Starting at the line with "8'h8c: r = 8'h64;" and going on through the line with "8'h94: r = 8'h22;", reproduce each line in the records below exactly and nothing more.

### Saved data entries
----

Source: an optimization exercise on an open RTL-to-GDS flow (aim: small area, a short achievable clock period and few clock cycles per item). Production flows keep margins and buffers that such runs may drop. The RTL was checked by simulation tests, not by an equivalence proof against the original design. Power is estimated from default activity; no workload was simulated.

==> design.v <==
package aes_pkg;
    localparam int AES_ROUNDS = 14;
    typedef logic [127:0] aes_block_t;
    typedef logic [255:0] aes_key_t;
    typedef logic [15:0]  aes_keep_t;
    typedef logic [3:0]   aes_round_t;
    typedef enum logic [5:0] {
        ST_KEY_LO  = 6'b000001,
        ST_KEY_HI  = 6'b000010,
        ST_COUNTER = 6'b000100,
        ST_TEXT    = 6'b001000,
        ST_CIPHER  = 6'b010000,
        ST_OUTPUT  = 6'b100000
    } aes_ctr_state_e;
    typedef struct packed {
        aes_block_t data;   
        aes_keep_t  keep;
        logic       last;
    } axis_beat_t;
    typedef struct packed {
        logic key_lo_load;
        logic key_hi_load;
        logic counter_load;
        logic text_load;
        logic cipher_step;
        logic output_done;
    } aes_ctrl_t;
    function automatic logic [7:0] sub_byte(input logic [7:0] b);
        logic [7:0] r;
        case (b)
            8'h00: r = 8'h63; 8'h01: r = 8'h7c; 8'h02: r = 8'h77; 8'h03: r = 8'h7b;
            8'h04: r = 8'hf2; 8'h05: r = 8'h6b; 8'h06: r = 8'h6f; 8'h07: r = 8'hc5;
            8'h08: r = 8'h30; 8'h09: r = 8'h01; 8'h0a: r = 8'h67; 8'h0b: r = 8'h2b;
            8'h0c: r = 8'hfe; 8'h0d: r = 8'hd7; 8'h0e: r = 8'hab; 8'h0f: r = 8'h76;
            8'h10: r = 8'hca; 8'h11: r = 8'h82; 8'h12: r = 8'hc9; 8'h13: r = 8'h7d;
            8'h14: r = 8'hfa; 8'h15: r = 8'h59; 8'h16: r = 8'h47; 8'h17: r = 8'hf0;
            8'h18: r = 8'had; 8'h19: r = 8'hd4; 8'h1a: r = 8'ha2; 8'h1b: r = 8'haf;
            8'h1c: r = 8'h9c; 8'h1d: r = 8'ha4; 8'h1e: r = 8'h72; 8'h1f: r = 8'hc0;
            8'h20: r = 8'hb7; 8'h21: r = 8'hfd; 8'h22: r = 8'h93; 8'h23: r = 8'h26;
            8'h24: r = 8'h36; 8'h25: r = 8'h3f; 8'h26: r = 8'hf7; 8'h27: r = 8'hcc;
            8'h28: r = 8'h34; 8'h29: r = 8'ha5; 8'h2a: r = 8'he5; 8'h2b: r = 8'hf1;
            8'h2c: r = 8'h71; 8'h2d: r = 8'hd8; 8'h2e: r = 8'h31; 8'h2f: r = 8'h15;
            8'h30: r = 8'h04; 8'h31: r = 8'hc7; 8'h32: r = 8'h23; 8'h33: r = 8'hc3;
            8'h34: r = 8'h18; 8'h35: r = 8'h96; 8'h36: r = 8'h05; 8'h37: r = 8'h9a;
            8'h38: r = 8'h07; 8'h39: r = 8'h12; 8'h3a: r = 8'h80; 8'h3b: r = 8'he2;
            8'h3c: r = 8'heb; 8'h3d: r = 8'h27; 8'h3e: r = 8'hb2; 8'h3f: r = 8'h75;
            8'h40: r = 8'h09; 8'h41: r = 8'h83; 8'h42: r = 8'h2c; 8'h43: r = 8'h1a;
            8'h44: r = 8'h1b; 8'h45: r = 8'h6e; 8'h46: r = 8'h5a; 8'h47: r = 8'ha0;
            8'h48: r = 8'h52; 8'h49: r = 8'h3b; 8'h4a: r = 8'hd6; 8'h4b: r = 8'hb3;
            8'h4c: r = 8'h29; 8'h4d: r = 8'he3; 8'h4e: r = 8'h2f; 8'h4f: r = 8'h84;
            8'h50: r = 8'h53; 8'h51: r = 8'hd1; 8'h52: r = 8'h00; 8'h53: r = 8'hed;
            8'h54: r = 8'h20; 8'h55: r = 8'hfc; 8'h56: r = 8'hb1; 8'h57: r = 8'h5b;
            8'h58: r = 8'h6a; 8'h59: r = 8'hcb; 8'h5a: r = 8'hbe; 8'h5b: r = 8'h39;
            8'h5c: r = 8'h4a; 8'h5d: r = 8'h4c; 8'h5e: r = 8'h58; 8'h5f: r = 8'hcf;
            8'h60: r = 8'hd0; 8'h61: r = 8'hef; 8'h62: r = 8'haa; 8'h63: r = 8'hfb;
            8'h64: r = 8'h43; 8'h65: r = 8'h4d; 8'h66: r = 8'h33; 8'h67: r = 8'h85;
            8'h68: r = 8'h45; 8'h69: r = 8'hf9; 8'h6a: r = 8'h02; 8'h6b: r = 8'h7f;
            8'h6c: r = 8'h50; 8'h6d: r = 8'h3c; 8'h6e: r = 8'h9f; 8'h6f: r = 8'ha8;
            8'h70: r = 8'h51; 8'h71: r = 8'ha3; 8'h72: r = 8'h40; 8'h73: r = 8'h8f;
            8'h74: r = 8'h92; 8'h75: r = 8'h9d; 8'h76: r = 8'h38; 8'h77: r = 8'hf5;
            8'h78: r = 8'hbc; 8'h79: r = 8'hb6; 8'h7a: r = 8'hda; 8'h7b: r = 8'h21;
            8'h7c: r = 8'h10; 8'h7d: r = 8'hff; 8'h7e: r = 8'hf3; 8'h7f: r = 8'hd2;
            8'h80: r = 8'hcd; 8'h81: r = 8'h0c; 8'h82: r = 8'h13; 8'h83: r = 8'hec;
            8'h84: r = 8'h5f; 8'h85: r = 8'h97; 8'h86: r = 8'h44; 8'h87: r = 8'h17;
            8'h88: r = 8'hc4; 8'h89: r = 8'ha7; 8'h8a: r = 8'h7e; 8'h8b: r = 8'h3d;
            8'h8c: r = 8'h64; 8'h8d: r = 8'h5d; 8'h8e: r = 8'h19; 8'h8f: r = 8'h73;
            8'h90: r = 8'h60; 8'h91: r = 8'h81; 8'h92: r = 8'h4f; 8'h93: r = 8'hdc;
            8'h94: r = 8'h22; 8'h95: r = 8'h2a; 8'h96: r = 8'h90; 8'h97: r = 8'h88;
            8'h98: r = 8'h46; 8'h99: r = 8'hee; 8'h9a: r = 8'hb8; 8'h9b: r = 8'h14;
            8'h9c: r = 8'hde; 8'h9d: r = 8'h5e; 8'h9e: r = 8'h0b; 8'h9f: r = 8'hdb;
            8'ha0: r = 8'he0; 8'ha1: r = 8'h32; 8'ha2: r = 8'h3a; 8'ha3: r = 8'h0a;
            8'ha4: r = 8'h49; 8'ha5: r = 8'h06; 8'ha6: r = 8'h24; 8'ha7: r = 8'h5c;
            8'ha8: r = 8'hc2; 8'ha9: r = 8'hd3; 8'haa: r = 8'hac; 8'hab: r = 8'h62;
            8'hac: r = 8'h91; 8'had: r = 8'h95; 8'hae: r = 8'he4; 8'haf: r = 8'h79;
            8'hb0: r = 8'he7; 8'hb1: r = 8'hc8; 8'hb2: r = 8'h37; 8'hb3: r = 8'h6d;
            8'hb4: r = 8'h8d; 8'hb5: r = 8'hd5; 8'hb6: r = 8'h4e; 8'hb7: r = 8'ha9;
            8'hb8: r = 8'h6c; 8'hb9: r = 8'h56; 8'hba: r = 8'hf4; 8'hbb: r = 8'hea;
            8'hbc: r = 8'h65; 8'hbd: r = 8'h7a; 8'hbe: r = 8'hae; 8'hbf: r = 8'h08;
            8'hc0: r = 8'hba; 8'hc1: r = 8'h78; 8'hc2: r = 8'h25; 8'hc3: r = 8'h2e;
            8'hc4: r = 8'h1c; 8'hc5: r = 8'ha6; 8'hc6: r = 8'hb4; 8'hc7: r = 8'hc6;
            8'hc8: r = 8'he8; 8'hc9: r = 8'hdd; 8'hca: r = 8'h74; 8'hcb: r = 8'h1f;
            8'hcc: r = 8'h4b; 8'hcd: r = 8'hbd; 8'hce: r = 8'h8b; 8'hcf: r = 8'h8a;
            8'hd0: r = 8'h70; 8'hd1: r = 8'h3e; 8'hd2: r = 8'hb5; 8'hd3: r = 8'h66;
            8'hd4: r = 8'h48; 8'hd5: r = 8'h03; 8'hd6: r = 8'hf6; 8'hd7: r = 8'h0e;
            8'hd8: r = 8'h61; 8'hd9: r = 8'h35; 8'hda: r = 8'h57; 8'hdb: r = 8'hb9;
            8'hdc: r = 8'h86; 8'hdd: r = 8'hc1; 8'hde: r = 8'h1d; 8'hdf: r = 8'h9e;
            8'he0: r = 8'he1; 8'he1: r = 8'hf8; 8'he2: r = 8'h98; 8'he3: r = 8'h11;
            8'he4: r = 8'h69; 8'he5: r = 8'hd9; 8'he6: r = 8'h8e; 8'he7: r = 8'h94;
            8'he8: r = 8'h9b; 8'he9: r = 8'h1e; 8'hea: r = 8'h87; 8'heb: r = 8'he9;
            8'hec: r = 8'hce; 8'hed: r = 8'h55; 8'hee: r = 8'h28; 8'hef: r = 8'hdf;
            8'hf0: r = 8'h8c; 8'hf1: r = 8'ha1; 8'hf2: r = 8'h89; 8'hf3: r = 8'h0d;
            8'hf4: r = 8'hbf; 8'hf5: r = 8'he6; 8'hf6: r = 8'h42; 8'hf7: r = 8'h68;
            8'hf8: r = 8'h41; 8'hf9: r = 8'h99; 8'hfa: r = 8'h2d; 8'hfb: r = 8'h0f;
            8'hfc: r = 8'hb0; 8'hfd: r = 8'h54; 8'hfe: r = 8'hbb; 8'hff: r = 8'h16;
            default: r = 8'h00;
        endcase
        sub_byte = r;
    endfunction
    function automatic logic [7:0] xtime(input logic [7:0] b);
        xtime = {b[6:0], 1'b0} ^ (b[7] ? 8'h1b : 8'h00);
    endfunction
    function automatic logic [7:0] rcon(input aes_round_t idx);
        logic [7:0] r;
        r = 8'h01;
        for (int k = 2; k <= 7; k++) begin
            if (k <= int'(idx)) begin
                r = xtime(r);
            end
        end
        rcon = r;
    endfunction
endpackage
module aes_ctr_fsm (
    input  logic      Clk,
    input  logic      rst_n,
    input  logic      s_tvalid,
    input  logic      m_tready,
    input  logic      s_last,
    input  logic      round_last,
    output logic      s_tready,
    output logic      m_tvalid,
    output logic      round_enable,
    output aes_pkg::aes_ctrl_t ctrl
);
    aes_pkg::aes_ctr_state_e state;
    aes_pkg::aes_ctr_state_e next_state;
    logic           last_reg;   
    logic           s_fire;
    logic           m_fire;
    assign s_tready = (state == aes_pkg::ST_KEY_LO) | (state == aes_pkg::ST_KEY_HI) |
                      (state == aes_pkg::ST_COUNTER) | (state == aes_pkg::ST_TEXT);
    assign m_tvalid = (state == aes_pkg::ST_OUTPUT);
    assign s_fire   = s_tvalid & s_tready;
    assign m_fire   = m_tvalid & m_tready;
    always_ff @(posedge Clk) begin
        if (!rst_n) begin
            state <= aes_pkg::ST_KEY_LO;
        end else begin
            state <= next_state;
        end
    end
    always_comb begin
        next_state = state;
        case (state)
            aes_pkg::ST_KEY_LO:  if (s_fire) next_state = aes_pkg::ST_KEY_HI;
            aes_pkg::ST_KEY_HI:  if (s_fire) next_state = aes_pkg::ST_COUNTER;
            aes_pkg::ST_COUNTER: if (s_fire) next_state = aes_pkg::ST_TEXT;
            aes_pkg::ST_TEXT:    if (s_fire) next_state = aes_pkg::ST_CIPHER;
            aes_pkg::ST_CIPHER:  if (round_last) next_state = aes_pkg::ST_OUTPUT;
            aes_pkg::ST_OUTPUT: begin
                if (m_fire) begin
                    next_state = last_reg ? aes_pkg::ST_KEY_LO : aes_pkg::ST_TEXT;
                end
            end
            default:    next_state = aes_pkg::ST_KEY_LO;
        endcase
    end
    always_ff @(posedge Clk) begin
        if (!rst_n) begin
            last_reg <= 1'b0;
        end else if (ctrl.text_load) begin
            last_reg <= s_last;
        end
    end
    assign ctrl.key_lo_load  = (state == aes_pkg::ST_KEY_LO) & s_fire;
    assign ctrl.key_hi_load  = (state == aes_pkg::ST_KEY_HI) & s_fire;
    assign ctrl.counter_load = (state == aes_pkg::ST_COUNTER) & s_fire;
    assign ctrl.text_load    = (state == aes_pkg::ST_TEXT) & s_fire;
    assign ctrl.cipher_step  = (state == aes_pkg::ST_CIPHER);
    assign ctrl.output_done  = m_fire;
    assign round_enable = ctrl.text_load | ((state == aes_pkg::ST_CIPHER) & ~round_last);
endmodule
module aes_round_counter (
    input  logic       Clk,
    input  logic       rst_n,
    input  logic       round_enable,
    output aes_pkg::aes_round_t round_num,
    output logic       round_last
);
    always_ff @(posedge Clk) begin
        if (!rst_n) begin
            round_num <= '0;
        end else if (round_enable) begin
            round_num <= round_num + aes_pkg::aes_round_t'(1);
        end else begin
            round_num <= '0;   
        end
    end
    assign round_last = (round_num == aes_pkg::aes_round_t'(aes_pkg::AES_ROUNDS));
endmodule
module aes_key_schedule (
    input  aes_pkg::aes_round_t round_num,
    input  aes_pkg::aes_key_t   prev_keys,
    output aes_pkg::aes_block_t next_key
);
    logic [31:0] w_last;
    logic [31:0] w_sel;
    logic [31:0] w_sub;
    logic [31:0] w_temp;
    logic [31:0] w_old [4];
    logic [31:0] w_new [4];
    assign w_last = prev_keys[31:0];
    assign w_sel = round_num[0] ? w_last : {w_last[23:0], w_last[31:24]};
    always_comb begin
        for (int b = 0; b < 4; b++) begin
            w_sub[8*b +: 8] = aes_pkg::sub_byte(w_sel[8*b +: 8]);
        end
    end
    assign w_temp = round_num[0] ? w_sub : w_sub ^ {aes_pkg::rcon(round_num >> 1), 24'h000000};
    always_comb begin
        for (int i = 0; i < 4; i++) begin
            w_old[i] = prev_keys[255 - 32*i -: 32];   
        end
        w_new[0] = w_old[0] ^ w_temp;
        for (int i = 1; i < 4; i++) begin
            w_new[i] = w_old[i] ^ w_new[i-1];
        end
    end
    assign next_key = {w_new[0], w_new[1], w_new[2], w_new[3]};
endmodule
module aes_round (
    input  logic       last,
    input  aes_pkg::aes_block_t round_key,
    input  aes_pkg::aes_block_t state_in,
    output aes_pkg::aes_block_t state_out
);
    logic [7:0] sb [16];
    logic [7:0] sr [16];
    logic [7:0] mc [16];
    always_comb begin
        for (int k = 0; k < 16; k++) begin
            sb[k] = aes_pkg::sub_byte(state_in[127 - 8*k -: 8]);
        end
        for (int c = 0; c < 4; c++) begin
            for (int r = 0; r < 4; r++) begin
                sr[4*c + r] = sb[4*((c + r) % 4) + r];   
            end
        end
    end
    always_comb begin
        logic [7:0] a [4];
        for (int c = 0; c < 4; c++) begin
            for (int r = 0; r < 4; r++) begin
                a[r] = sr[4*c + r];
            end
            mc[4*c]     = aes_pkg::xtime(a[0]) ^ aes_pkg::xtime(a[1]) ^ a[1] ^ a[2] ^ a[3];
            mc[4*c + 1] = a[0] ^ aes_pkg::xtime(a[1]) ^ aes_pkg::xtime(a[2]) ^ a[2] ^ a[3];
            mc[4*c + 2] = a[0] ^ a[1] ^ aes_pkg::xtime(a[2]) ^ aes_pkg::xtime(a[3]) ^ a[3];
            mc[4*c + 3] = aes_pkg::xtime(a[0]) ^ a[0] ^ a[1] ^ a[2] ^ aes_pkg::xtime(a[3]);
        end
    end
    always_comb begin
        for (int k = 0; k < 16; k++) begin
            state_out[127 - 8*k -: 8] = (last ? sr[k] : mc[k]) ^ round_key[127 - 8*k -: 8];
        end
    end
endmodule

----

### WORKED SOLUTION
            8'h8c: r = 8'h64; 8'h8d: r = 8'h5d; 8'h8e: r = 8'h19; 8'h8f: r = 8'h73;
            8'h90: r = 8'h60; 8'h91: r = 8'h81; 8'h92: r = 8'h4f; 8'h93: r = 8'hdc;
            8'h94: r = 8'h22; 8'h95: r = 8'h2a; 8'h96: r = 8'h90; 8'h97: r = 8'h88;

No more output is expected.